State only the count of lines in the listing below that hold "endpoints".

- - -

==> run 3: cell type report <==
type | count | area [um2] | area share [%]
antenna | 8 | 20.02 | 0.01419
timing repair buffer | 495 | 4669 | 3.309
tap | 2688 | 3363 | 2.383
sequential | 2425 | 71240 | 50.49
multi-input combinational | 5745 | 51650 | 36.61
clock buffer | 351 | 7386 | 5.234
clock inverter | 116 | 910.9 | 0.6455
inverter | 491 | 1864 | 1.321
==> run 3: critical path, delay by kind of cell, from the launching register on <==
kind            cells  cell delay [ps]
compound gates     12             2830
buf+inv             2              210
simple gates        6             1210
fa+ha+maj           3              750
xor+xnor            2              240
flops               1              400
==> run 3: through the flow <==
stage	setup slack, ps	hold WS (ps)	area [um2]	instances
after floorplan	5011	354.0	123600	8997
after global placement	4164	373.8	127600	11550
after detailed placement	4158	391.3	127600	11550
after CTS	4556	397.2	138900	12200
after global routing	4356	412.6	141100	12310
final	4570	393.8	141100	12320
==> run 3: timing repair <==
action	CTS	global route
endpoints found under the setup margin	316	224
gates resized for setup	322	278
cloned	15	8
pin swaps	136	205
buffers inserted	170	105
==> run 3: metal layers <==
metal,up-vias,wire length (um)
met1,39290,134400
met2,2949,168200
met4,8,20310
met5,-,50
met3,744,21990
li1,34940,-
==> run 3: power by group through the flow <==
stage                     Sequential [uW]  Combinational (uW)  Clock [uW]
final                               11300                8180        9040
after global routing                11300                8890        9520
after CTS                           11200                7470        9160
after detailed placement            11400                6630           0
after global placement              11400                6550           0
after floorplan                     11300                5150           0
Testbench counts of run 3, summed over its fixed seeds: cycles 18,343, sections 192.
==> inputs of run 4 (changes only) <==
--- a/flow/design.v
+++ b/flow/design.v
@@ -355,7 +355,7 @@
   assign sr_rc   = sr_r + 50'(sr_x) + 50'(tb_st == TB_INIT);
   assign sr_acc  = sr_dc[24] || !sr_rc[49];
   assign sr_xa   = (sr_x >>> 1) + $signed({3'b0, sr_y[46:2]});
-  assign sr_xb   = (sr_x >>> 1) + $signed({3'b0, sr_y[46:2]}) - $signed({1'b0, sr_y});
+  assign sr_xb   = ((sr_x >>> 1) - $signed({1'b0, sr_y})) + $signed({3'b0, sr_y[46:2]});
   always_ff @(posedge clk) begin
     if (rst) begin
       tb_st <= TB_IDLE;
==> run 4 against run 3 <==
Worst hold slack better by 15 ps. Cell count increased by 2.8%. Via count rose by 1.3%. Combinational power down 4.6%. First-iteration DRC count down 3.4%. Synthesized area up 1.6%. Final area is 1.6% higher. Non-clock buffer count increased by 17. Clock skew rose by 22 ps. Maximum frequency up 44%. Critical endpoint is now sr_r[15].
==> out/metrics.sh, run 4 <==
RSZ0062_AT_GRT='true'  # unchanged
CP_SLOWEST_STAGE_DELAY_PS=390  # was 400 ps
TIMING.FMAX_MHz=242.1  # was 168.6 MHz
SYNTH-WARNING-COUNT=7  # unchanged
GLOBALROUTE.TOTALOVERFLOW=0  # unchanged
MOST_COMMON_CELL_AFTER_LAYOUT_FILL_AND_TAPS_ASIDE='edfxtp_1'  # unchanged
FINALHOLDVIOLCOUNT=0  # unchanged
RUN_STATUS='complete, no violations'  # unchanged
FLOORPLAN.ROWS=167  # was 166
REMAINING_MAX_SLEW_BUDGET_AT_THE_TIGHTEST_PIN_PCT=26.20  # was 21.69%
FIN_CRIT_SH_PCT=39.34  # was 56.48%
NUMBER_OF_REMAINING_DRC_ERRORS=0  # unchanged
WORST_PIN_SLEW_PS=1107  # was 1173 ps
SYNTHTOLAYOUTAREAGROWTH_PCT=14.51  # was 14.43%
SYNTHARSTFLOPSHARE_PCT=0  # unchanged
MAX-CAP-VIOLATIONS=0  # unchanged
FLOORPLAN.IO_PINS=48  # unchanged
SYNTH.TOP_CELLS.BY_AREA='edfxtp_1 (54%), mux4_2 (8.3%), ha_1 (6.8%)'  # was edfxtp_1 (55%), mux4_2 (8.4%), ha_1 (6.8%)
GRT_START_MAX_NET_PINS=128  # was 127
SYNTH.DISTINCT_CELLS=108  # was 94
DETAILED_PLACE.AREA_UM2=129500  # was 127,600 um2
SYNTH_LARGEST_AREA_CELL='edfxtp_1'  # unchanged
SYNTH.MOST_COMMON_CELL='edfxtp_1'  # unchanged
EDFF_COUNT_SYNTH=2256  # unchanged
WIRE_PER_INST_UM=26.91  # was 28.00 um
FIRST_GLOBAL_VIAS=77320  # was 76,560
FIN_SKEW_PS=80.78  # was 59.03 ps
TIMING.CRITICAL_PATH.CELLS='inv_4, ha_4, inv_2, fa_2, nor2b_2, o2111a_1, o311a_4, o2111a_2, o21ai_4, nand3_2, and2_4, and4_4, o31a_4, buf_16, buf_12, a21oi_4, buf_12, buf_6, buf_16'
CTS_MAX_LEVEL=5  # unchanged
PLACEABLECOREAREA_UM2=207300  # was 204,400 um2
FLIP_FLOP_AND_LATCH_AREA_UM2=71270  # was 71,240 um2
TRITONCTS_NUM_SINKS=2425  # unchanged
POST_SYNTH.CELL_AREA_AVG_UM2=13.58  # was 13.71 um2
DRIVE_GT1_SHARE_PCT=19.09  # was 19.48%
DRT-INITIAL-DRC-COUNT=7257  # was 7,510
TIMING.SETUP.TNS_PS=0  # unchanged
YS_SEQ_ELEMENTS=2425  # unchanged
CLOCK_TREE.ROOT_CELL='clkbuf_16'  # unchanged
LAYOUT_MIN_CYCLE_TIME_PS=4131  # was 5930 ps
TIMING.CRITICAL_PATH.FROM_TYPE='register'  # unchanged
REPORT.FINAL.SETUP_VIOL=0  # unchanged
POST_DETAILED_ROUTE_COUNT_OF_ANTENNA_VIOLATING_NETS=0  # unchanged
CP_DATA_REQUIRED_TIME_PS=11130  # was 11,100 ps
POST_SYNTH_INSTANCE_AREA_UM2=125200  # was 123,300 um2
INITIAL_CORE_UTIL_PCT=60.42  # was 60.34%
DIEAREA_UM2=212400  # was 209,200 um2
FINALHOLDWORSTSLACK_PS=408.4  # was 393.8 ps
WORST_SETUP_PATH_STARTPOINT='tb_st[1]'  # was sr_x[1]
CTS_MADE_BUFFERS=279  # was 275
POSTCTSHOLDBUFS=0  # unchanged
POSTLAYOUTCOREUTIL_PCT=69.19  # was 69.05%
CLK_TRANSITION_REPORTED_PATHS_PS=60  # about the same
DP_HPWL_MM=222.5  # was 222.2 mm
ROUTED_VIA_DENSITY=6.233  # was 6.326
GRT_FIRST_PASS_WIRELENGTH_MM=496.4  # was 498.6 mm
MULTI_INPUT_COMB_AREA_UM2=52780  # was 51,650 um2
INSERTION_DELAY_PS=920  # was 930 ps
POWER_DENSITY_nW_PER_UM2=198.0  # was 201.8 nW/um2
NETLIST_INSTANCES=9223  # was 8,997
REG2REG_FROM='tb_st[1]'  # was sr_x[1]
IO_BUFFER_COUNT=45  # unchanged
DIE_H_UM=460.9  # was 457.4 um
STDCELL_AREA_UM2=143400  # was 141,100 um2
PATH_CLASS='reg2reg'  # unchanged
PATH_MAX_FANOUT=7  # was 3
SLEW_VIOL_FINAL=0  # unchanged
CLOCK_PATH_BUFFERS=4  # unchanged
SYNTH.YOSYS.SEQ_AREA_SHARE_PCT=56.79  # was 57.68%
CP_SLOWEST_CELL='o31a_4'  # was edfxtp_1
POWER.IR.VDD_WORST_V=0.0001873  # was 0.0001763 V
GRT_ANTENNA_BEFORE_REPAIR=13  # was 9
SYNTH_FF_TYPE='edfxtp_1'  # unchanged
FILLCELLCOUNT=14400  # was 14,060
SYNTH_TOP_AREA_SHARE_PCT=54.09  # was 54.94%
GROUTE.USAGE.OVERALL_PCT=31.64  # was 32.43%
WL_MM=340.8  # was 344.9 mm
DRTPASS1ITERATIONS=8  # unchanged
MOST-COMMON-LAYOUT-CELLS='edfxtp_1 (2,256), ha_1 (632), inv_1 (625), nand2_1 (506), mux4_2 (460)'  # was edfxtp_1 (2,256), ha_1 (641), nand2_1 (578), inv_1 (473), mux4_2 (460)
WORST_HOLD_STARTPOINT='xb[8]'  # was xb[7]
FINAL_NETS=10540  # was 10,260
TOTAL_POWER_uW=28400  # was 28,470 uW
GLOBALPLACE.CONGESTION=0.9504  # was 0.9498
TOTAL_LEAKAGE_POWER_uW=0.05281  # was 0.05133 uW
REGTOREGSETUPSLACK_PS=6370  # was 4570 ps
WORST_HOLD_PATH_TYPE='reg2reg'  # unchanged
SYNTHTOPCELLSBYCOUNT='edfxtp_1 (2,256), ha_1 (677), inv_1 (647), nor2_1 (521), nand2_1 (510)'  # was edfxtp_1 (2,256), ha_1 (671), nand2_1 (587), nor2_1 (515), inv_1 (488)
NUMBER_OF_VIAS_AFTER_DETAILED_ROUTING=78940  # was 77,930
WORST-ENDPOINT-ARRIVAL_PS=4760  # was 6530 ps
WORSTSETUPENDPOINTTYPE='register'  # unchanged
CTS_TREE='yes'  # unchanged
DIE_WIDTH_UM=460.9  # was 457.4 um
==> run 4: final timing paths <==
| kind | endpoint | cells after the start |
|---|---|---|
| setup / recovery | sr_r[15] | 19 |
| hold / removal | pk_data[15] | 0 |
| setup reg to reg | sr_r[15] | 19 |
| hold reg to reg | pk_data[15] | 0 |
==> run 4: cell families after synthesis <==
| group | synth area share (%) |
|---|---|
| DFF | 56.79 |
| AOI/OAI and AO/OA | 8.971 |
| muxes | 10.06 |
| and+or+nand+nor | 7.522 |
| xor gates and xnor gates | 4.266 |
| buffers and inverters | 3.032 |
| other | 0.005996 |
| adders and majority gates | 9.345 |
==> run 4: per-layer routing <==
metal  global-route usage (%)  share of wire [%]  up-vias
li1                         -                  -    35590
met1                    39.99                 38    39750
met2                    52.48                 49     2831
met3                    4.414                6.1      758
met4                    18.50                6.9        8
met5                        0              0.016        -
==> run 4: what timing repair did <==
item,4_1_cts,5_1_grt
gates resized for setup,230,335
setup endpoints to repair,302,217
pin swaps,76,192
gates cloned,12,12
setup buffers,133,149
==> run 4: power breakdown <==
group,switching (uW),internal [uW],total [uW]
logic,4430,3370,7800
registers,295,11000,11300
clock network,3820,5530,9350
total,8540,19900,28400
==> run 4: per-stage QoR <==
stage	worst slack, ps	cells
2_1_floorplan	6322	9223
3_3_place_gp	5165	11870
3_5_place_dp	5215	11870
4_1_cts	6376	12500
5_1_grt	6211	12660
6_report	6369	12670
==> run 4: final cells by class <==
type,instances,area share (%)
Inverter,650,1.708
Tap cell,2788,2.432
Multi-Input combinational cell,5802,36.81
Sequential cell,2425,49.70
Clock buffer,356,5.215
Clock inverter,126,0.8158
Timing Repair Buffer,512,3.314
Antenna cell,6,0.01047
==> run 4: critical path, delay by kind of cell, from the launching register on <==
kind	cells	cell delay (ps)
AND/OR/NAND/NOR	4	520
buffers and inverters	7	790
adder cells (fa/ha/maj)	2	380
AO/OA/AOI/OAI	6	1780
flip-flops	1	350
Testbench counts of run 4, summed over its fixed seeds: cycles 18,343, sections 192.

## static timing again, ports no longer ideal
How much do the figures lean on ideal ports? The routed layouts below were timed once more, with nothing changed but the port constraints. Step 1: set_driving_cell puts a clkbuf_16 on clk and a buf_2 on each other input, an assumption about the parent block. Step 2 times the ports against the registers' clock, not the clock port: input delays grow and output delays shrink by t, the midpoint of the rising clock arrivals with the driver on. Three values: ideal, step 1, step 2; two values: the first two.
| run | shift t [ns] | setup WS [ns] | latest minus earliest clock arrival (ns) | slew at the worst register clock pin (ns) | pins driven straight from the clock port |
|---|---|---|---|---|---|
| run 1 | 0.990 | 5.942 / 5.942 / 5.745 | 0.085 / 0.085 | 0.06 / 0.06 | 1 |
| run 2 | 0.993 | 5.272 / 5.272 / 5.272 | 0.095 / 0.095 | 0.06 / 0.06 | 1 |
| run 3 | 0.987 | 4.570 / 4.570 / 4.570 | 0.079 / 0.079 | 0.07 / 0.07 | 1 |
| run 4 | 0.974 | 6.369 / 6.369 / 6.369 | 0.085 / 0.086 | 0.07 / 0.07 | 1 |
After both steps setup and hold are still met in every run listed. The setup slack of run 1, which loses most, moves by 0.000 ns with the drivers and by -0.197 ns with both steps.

- - -

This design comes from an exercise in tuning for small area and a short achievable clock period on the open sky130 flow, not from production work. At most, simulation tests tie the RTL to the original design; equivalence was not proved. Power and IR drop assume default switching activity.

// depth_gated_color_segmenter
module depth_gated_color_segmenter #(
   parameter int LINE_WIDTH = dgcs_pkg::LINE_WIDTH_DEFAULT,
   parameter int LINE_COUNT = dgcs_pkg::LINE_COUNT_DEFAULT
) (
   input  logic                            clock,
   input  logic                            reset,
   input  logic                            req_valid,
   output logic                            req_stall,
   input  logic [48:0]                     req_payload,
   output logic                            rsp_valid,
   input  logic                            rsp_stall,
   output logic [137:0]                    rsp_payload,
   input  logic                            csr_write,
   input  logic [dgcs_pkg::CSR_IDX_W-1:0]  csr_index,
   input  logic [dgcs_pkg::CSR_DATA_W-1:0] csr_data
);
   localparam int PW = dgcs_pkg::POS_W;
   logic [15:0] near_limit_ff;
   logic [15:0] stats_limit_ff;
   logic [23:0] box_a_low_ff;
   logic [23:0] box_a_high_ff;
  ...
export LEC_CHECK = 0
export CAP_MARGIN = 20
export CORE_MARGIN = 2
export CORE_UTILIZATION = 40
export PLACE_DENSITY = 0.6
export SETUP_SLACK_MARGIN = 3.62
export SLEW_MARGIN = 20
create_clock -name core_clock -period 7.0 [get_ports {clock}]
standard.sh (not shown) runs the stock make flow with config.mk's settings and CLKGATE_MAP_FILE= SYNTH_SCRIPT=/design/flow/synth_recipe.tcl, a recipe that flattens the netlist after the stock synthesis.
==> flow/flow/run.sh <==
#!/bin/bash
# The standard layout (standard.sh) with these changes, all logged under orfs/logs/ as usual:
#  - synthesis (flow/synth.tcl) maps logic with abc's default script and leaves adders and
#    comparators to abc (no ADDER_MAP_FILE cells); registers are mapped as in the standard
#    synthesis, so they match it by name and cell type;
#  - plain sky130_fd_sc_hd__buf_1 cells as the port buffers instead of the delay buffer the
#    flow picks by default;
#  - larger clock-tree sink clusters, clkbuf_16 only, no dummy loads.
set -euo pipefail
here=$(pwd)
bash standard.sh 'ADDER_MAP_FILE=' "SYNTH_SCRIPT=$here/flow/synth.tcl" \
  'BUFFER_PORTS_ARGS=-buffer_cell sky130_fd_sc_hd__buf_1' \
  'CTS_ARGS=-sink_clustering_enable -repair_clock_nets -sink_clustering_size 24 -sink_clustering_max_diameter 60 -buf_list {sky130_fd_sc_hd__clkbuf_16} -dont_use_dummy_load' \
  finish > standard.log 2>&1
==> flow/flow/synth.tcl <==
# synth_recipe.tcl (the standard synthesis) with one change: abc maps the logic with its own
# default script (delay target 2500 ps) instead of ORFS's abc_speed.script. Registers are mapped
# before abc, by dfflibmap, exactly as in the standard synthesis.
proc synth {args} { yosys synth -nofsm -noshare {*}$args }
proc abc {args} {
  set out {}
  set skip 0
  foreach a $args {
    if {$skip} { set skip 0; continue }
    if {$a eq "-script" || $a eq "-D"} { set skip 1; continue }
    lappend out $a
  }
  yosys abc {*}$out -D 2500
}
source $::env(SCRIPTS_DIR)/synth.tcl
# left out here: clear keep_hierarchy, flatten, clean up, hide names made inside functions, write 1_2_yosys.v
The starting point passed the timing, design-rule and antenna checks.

- - -

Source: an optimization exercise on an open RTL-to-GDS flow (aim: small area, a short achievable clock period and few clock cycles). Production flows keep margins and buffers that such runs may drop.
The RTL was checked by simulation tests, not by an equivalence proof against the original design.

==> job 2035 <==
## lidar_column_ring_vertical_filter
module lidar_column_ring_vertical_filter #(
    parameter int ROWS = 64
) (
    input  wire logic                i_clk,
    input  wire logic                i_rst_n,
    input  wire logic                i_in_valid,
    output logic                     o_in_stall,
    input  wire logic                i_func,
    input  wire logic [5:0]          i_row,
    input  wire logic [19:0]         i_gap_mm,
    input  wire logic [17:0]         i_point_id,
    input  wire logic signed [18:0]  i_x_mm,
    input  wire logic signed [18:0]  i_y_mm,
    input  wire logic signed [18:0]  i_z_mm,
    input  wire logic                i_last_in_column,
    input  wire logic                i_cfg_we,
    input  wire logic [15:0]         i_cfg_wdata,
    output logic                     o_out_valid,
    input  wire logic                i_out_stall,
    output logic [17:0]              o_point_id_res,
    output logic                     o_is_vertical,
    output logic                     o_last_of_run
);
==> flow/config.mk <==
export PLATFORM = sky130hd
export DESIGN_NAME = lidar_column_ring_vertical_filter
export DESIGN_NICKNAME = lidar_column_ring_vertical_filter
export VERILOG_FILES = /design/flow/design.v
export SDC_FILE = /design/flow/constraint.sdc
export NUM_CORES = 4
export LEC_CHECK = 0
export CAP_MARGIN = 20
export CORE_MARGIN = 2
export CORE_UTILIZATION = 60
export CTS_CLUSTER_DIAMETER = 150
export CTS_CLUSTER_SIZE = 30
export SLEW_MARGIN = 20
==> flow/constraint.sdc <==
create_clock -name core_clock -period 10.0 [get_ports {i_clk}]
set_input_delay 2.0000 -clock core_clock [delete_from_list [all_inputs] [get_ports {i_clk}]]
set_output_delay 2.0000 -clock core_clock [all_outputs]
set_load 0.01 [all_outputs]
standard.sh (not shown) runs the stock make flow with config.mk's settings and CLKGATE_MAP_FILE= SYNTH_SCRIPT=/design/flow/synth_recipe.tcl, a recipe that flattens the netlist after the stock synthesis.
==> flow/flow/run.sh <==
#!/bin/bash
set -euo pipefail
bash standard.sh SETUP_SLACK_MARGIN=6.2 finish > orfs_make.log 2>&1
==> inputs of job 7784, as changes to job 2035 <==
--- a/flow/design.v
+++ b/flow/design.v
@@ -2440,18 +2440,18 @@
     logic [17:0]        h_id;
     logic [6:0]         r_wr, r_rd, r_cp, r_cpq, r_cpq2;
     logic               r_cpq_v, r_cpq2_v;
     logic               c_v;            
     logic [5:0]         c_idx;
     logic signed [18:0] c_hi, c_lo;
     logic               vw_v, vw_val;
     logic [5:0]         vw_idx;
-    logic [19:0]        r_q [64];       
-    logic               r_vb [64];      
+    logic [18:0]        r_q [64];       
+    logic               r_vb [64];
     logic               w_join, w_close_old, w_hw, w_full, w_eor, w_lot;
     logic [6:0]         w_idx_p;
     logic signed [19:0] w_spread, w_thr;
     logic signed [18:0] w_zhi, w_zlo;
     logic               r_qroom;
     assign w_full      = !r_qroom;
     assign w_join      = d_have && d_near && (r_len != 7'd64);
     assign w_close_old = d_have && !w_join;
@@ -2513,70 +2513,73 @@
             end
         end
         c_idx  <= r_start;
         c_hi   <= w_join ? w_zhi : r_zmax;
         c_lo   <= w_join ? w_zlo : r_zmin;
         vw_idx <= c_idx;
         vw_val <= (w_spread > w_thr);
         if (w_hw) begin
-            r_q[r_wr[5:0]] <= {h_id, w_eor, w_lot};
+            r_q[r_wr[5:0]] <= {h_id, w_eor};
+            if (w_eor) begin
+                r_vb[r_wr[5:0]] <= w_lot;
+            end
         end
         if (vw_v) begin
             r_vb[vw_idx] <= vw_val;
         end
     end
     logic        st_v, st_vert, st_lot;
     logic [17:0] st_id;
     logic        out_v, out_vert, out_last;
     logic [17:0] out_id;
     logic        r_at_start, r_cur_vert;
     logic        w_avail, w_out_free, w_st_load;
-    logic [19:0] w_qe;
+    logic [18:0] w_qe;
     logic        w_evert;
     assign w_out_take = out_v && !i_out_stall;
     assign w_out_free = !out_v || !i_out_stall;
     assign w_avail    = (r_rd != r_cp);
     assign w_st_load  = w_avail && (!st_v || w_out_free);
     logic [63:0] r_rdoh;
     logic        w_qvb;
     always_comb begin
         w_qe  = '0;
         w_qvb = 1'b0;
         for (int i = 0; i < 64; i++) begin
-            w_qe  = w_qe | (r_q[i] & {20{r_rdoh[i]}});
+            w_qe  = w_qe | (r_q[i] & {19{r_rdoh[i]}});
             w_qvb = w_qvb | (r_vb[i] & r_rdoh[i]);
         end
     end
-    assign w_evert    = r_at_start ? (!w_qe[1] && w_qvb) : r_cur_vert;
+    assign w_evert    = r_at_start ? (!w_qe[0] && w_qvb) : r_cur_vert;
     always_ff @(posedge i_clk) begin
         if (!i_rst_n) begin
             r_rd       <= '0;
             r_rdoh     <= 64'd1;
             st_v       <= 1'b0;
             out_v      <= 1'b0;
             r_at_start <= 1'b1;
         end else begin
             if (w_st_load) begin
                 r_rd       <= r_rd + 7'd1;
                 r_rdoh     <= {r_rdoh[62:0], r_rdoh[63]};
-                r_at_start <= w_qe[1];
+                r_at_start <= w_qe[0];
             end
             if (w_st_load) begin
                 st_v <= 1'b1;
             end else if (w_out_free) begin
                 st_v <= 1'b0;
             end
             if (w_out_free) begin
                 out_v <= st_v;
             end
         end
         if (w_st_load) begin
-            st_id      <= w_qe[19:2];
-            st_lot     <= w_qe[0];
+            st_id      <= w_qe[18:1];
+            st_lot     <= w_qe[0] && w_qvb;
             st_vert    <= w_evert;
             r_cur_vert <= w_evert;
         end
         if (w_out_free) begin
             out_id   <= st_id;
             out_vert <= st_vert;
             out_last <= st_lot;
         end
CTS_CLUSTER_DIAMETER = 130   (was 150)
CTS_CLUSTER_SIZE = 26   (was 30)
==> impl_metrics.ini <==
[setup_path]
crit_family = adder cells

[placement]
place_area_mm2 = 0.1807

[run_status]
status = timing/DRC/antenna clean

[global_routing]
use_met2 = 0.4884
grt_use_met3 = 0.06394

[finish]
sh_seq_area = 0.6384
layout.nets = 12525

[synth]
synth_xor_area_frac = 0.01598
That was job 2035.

- - -

Response area -
2